(Records from a data collection)
....
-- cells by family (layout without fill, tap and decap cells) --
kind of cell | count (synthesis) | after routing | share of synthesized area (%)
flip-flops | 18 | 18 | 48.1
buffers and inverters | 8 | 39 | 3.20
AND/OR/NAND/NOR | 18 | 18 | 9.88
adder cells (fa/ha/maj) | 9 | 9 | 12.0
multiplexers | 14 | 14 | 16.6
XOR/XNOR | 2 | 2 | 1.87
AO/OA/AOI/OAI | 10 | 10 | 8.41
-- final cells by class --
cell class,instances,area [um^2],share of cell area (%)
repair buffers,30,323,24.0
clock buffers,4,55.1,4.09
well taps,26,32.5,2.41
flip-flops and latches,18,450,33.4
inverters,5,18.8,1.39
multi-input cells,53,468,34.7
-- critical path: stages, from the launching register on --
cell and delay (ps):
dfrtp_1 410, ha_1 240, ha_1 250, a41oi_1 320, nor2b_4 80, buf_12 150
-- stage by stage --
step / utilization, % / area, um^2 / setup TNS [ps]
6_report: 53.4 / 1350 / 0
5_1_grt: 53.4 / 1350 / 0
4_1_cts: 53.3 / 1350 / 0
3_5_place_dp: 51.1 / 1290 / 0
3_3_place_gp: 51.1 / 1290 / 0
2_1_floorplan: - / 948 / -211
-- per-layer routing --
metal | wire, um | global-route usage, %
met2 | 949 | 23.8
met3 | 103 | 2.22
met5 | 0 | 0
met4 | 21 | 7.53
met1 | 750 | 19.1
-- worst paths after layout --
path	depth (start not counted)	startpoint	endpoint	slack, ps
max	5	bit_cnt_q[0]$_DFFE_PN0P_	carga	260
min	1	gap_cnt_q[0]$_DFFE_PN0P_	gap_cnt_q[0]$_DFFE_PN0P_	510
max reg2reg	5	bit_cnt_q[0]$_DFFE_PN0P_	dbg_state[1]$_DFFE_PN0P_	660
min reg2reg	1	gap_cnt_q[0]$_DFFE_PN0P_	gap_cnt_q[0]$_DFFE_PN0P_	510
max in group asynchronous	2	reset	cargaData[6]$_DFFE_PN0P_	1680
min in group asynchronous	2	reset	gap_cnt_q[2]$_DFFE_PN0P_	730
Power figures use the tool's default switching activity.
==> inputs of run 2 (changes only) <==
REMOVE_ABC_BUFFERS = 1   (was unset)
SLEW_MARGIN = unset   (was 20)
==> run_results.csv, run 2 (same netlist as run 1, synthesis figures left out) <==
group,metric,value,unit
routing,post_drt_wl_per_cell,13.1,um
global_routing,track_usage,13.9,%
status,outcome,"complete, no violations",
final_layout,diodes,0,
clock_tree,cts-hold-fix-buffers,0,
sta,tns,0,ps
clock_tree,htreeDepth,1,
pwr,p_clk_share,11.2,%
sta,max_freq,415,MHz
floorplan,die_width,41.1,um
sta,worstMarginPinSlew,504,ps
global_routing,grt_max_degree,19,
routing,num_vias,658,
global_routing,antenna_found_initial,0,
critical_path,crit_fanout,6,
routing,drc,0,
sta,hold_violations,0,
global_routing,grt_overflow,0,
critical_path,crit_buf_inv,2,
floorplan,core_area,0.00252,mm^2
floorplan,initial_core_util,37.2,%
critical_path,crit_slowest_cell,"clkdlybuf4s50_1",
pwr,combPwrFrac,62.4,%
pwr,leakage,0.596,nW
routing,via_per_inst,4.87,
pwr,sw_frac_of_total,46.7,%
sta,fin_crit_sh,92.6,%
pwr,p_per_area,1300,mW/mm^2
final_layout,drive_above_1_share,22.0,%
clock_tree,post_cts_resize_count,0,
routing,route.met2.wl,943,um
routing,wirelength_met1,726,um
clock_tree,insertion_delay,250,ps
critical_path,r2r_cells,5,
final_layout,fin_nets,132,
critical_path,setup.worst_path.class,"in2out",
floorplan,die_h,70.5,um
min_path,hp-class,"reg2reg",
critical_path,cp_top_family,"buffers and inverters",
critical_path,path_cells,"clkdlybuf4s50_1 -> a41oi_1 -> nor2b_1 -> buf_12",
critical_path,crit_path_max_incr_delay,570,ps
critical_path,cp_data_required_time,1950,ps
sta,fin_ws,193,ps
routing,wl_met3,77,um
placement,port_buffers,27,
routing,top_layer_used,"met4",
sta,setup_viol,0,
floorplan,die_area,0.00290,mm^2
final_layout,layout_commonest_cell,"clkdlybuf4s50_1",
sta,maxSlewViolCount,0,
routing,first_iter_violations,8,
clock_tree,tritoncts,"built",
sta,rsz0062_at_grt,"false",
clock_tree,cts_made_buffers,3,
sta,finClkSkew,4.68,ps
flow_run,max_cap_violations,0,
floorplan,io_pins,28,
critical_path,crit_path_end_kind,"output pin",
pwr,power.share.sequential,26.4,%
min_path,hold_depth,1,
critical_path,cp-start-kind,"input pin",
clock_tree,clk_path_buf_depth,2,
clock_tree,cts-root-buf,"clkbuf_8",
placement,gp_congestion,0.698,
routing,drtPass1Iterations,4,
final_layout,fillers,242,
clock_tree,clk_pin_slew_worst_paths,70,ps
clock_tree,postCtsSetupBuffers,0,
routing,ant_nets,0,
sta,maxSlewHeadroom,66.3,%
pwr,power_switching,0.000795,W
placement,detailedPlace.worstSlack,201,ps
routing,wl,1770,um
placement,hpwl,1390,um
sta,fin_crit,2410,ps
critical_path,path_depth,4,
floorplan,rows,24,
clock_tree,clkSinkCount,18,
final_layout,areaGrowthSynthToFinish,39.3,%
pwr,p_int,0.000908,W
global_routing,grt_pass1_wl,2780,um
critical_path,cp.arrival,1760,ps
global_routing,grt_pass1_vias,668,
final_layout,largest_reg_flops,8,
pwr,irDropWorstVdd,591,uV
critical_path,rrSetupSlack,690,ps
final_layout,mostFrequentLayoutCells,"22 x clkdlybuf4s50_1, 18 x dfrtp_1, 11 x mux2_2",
$ cat config.mk
export PLATFORM = sky130hd
export DESIGN_NAME = bottle_fill_counter
export DESIGN_NICKNAME = d
export VERILOG_FILES = /design/src/rtl/bottle_fill_counter.sv
export SDC_FILE = /design/constraint.sdc
export NUM_CORES = 1
export LEC_CHECK = 0
export BUFFER_PORTS_ARGS = -buffer_cell sky130_fd_sc_hd__buf_2
export CAP_MARGIN = 20
export CORE_UTILIZATION = 40
export CTS_BUF_LIST = sky130_fd_sc_hd__clkbuf_4
export DETAILED_ROUTE_END_ITERATION = 8
export HOLD_SLACK_MARGIN = 0.1
export PLACE_DENSITY_LB_ADDON = 0.05
export SLEW_MARGIN = 10
export SYNTH_ARGS = -nofsm -noshare
export SYNTH_HDL_FRONTEND = slang
export SYNTH_SLANG_ARGS = --single-unit
$ cat constraint.sdc
create_clock -name clk_1khz -period 2.85 [get_ports clk_1khz]
set_input_delay 0.285 -clock clk_1khz [delete_from_list [all_inputs] [get_ports clk_1khz]]
set_output_delay 0.285 -clock clk_1khz [all_outputs]
set_load 0.02 [all_outputs]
....
* _PROBLEM DETAILS_
The expected output is every record, repeated exactly.

* _EXERCISE RESPONSE_
-- cells by family (layout without fill, tap and decap cells) --
kind of cell | count (synthesis) | after routing | share of synthesized area (%)
flip-flops | 18 | 18 | 48.1
buffers and inverters | 8 | 39 | 3.20
AND/OR/NAND/NOR | 18 | 18 | 9.88
adder cells (fa/ha/maj) | 9 | 9 | 12.0
multiplexers | 14 | 14 | 16.6
XOR/XNOR | 2 | 2 | 1.87
AO/OA/AOI/OAI | 10 | 10 | 8.41
-- final cells by class --
cell class,instances,area [um^2],share of cell area (%)
repair buffers,30,323,24.0
clock buffers,4,55.1,4.09
well taps,26,32.5,2.41
flip-flops and latches,18,450,33.4
inverters,5,18.8,1.39
multi-input cells,53,468,34.7
-- critical path: stages, from the launching register on --
cell and delay (ps):
dfrtp_1 410, ha_1 240, ha_1 250, a41oi_1 320, nor2b_4 80, buf_12 150
-- stage by stage --
step / utilization, % / area, um^2 / setup TNS [ps]
6_report: 53.4 / 1350 / 0
5_1_grt: 53.4 / 1350 / 0
4_1_cts: 53.3 / 1350 / 0
3_5_place_dp: 51.1 / 1290 / 0
3_3_place_gp: 51.1 / 1290 / 0
2_1_floorplan: - / 948 / -211
-- per-layer routing --
metal | wire, um | global-route usage, %
met2 | 949 | 23.8
met3 | 103 | 2.22
met5 | 0 | 0
met4 | 21 | 7.53
met1 | 750 | 19.1
-- worst paths after layout --
path	depth (start not counted)	startpoint	endpoint	slack, ps
max	5	bit_cnt_q[0]$_DFFE_PN0P_	carga	260
min	1	gap_cnt_q[0]$_DFFE_PN0P_	gap_cnt_q[0]$_DFFE_PN0P_	510
max reg2reg	5	bit_cnt_q[0]$_DFFE_PN0P_	dbg_state[1]$_DFFE_PN0P_	660
min reg2reg	1	gap_cnt_q[0]$_DFFE_PN0P_	gap_cnt_q[0]$_DFFE_PN0P_	510
max in group asynchronous	2	reset	cargaData[6]$_DFFE_PN0P_	1680
min in group asynchronous	2	reset	gap_cnt_q[2]$_DFFE_PN0P_	730
Power figures use the tool's default switching activity.
==> inputs of run 2 (changes only) <==
REMOVE_ABC_BUFFERS = 1   (was unset)
SLEW_MARGIN = unset   (was 20)
==> run_results.csv, run 2 (same netlist as run 1, synthesis figures left out) <==
group,metric,value,unit
routing,post_drt_wl_per_cell,13.1,um
global_routing,track_usage,13.9,%
status,outcome,"complete, no violations",
final_layout,diodes,0,
clock_tree,cts-hold-fix-buffers,0,
sta,tns,0,ps
clock_tree,htreeDepth,1,
pwr,p_clk_share,11.2,%
sta,max_freq,415,MHz
floorplan,die_width,41.1,um
sta,worstMarginPinSlew,504,ps
global_routing,grt_max_degree,19,
routing,num_vias,658,
global_routing,antenna_found_initial,0,
critical_path,crit_fanout,6,
routing,drc,0,
sta,hold_violations,0,
global_routing,grt_overflow,0,
critical_path,crit_buf_inv,2,
floorplan,core_area,0.00252,mm^2
floorplan,initial_core_util,37.2,%
critical_path,crit_slowest_cell,"clkdlybuf4s50_1",
pwr,combPwrFrac,62.4,%
pwr,leakage,0.596,nW
routing,via_per_inst,4.87,
pwr,sw_frac_of_total,46.7,%
sta,fin_crit_sh,92.6,%
pwr,p_per_area,1300,mW/mm^2
final_layout,drive_above_1_share,22.0,%
clock_tree,post_cts_resize_count,0,
routing,route.met2.wl,943,um
routing,wirelength_met1,726,um
clock_tree,insertion_delay,250,ps
critical_path,r2r_cells,5,
final_layout,fin_nets,132,
critical_path,setup.worst_path.class,"in2out",
floorplan,die_h,70.5,um
min_path,hp-class,"reg2reg",
critical_path,cp_top_family,"buffers and inverters",
critical_path,path_cells,"clkdlybuf4s50_1 -> a41oi_1 -> nor2b_1 -> buf_12",
critical_path,crit_path_max_incr_delay,570,ps
critical_path,cp_data_required_time,1950,ps
sta,fin_ws,193,ps
routing,wl_met3,77,um
placement,port_buffers,27,
routing,top_layer_used,"met4",
sta,setup_viol,0,
floorplan,die_area,0.00290,mm^2
final_layout,layout_commonest_cell,"clkdlybuf4s50_1",
sta,maxSlewViolCount,0,
routing,first_iter_violations,8,
clock_tree,tritoncts,"built",
sta,rsz0062_at_grt,"false",
clock_tree,cts_made_buffers,3,
sta,finClkSkew,4.68,ps
flow_run,max_cap_violations,0,
floorplan,io_pins,28,
critical_path,crit_path_end_kind,"output pin",
pwr,power.share.sequential,26.4,%
min_path,hold_depth,1,
critical_path,cp-start-kind,"input pin",
clock_tree,clk_path_buf_depth,2,
clock_tree,cts-root-buf,"clkbuf_8",
placement,gp_congestion,0.698,
routing,drtPass1Iterations,4,
final_layout,fillers,242,
clock_tree,clk_pin_slew_worst_paths,70,ps
clock_tree,postCtsSetupBuffers,0,
routing,ant_nets,0,
sta,maxSlewHeadroom,66.3,%
pwr,power_switching,0.000795,W
placement,detailedPlace.worstSlack,201,ps
routing,wl,1770,um
placement,hpwl,1390,um
sta,fin_crit,2410,ps
critical_path,path_depth,4,
floorplan,rows,24,
clock_tree,clkSinkCount,18,
final_layout,areaGrowthSynthToFinish,39.3,%
pwr,p_int,0.000908,W
global_routing,grt_pass1_wl,2780,um
critical_path,cp.arrival,1760,ps
global_routing,grt_pass1_vias,668,
final_layout,largest_reg_flops,8,
pwr,irDropWorstVdd,591,uV
critical_path,rrSetupSlack,690,ps
final_layout,mostFrequentLayoutCells,"22 x clkdlybuf4s50_1, 18 x dfrtp_1, 11 x mux2_2",
$ cat config.mk
export PLATFORM = sky130hd
export DESIGN_NAME = bottle_fill_counter
export DESIGN_NICKNAME = d
export VERILOG_FILES = /design/src/rtl/bottle_fill_counter.sv
export SDC_FILE = /design/constraint.sdc
export NUM_CORES = 1
export LEC_CHECK = 0
export BUFFER_PORTS_ARGS = -buffer_cell sky130_fd_sc_hd__buf_2
export CAP_MARGIN = 20
export CORE_UTILIZATION = 40
export CTS_BUF_LIST = sky130_fd_sc_hd__clkbuf_4
export DETAILED_ROUTE_END_ITERATION = 8
export HOLD_SLACK_MARGIN = 0.1
export PLACE_DENSITY_LB_ADDON = 0.05
export SLEW_MARGIN = 10
export SYNTH_ARGS = -nofsm -noshare
export SYNTH_HDL_FRONTEND = slang
export SYNTH_SLANG_ARGS = --single-unit
$ cat constraint.sdc
create_clock -name clk_1khz -period 2.85 [get_ports clk_1khz]
set_input_delay 0.285 -clock clk_1khz [delete_from_list [all_inputs] [get_ports clk_1khz]]
set_output_delay 0.285 -clock clk_1khz [all_outputs]
set_load 0.02 [all_outputs]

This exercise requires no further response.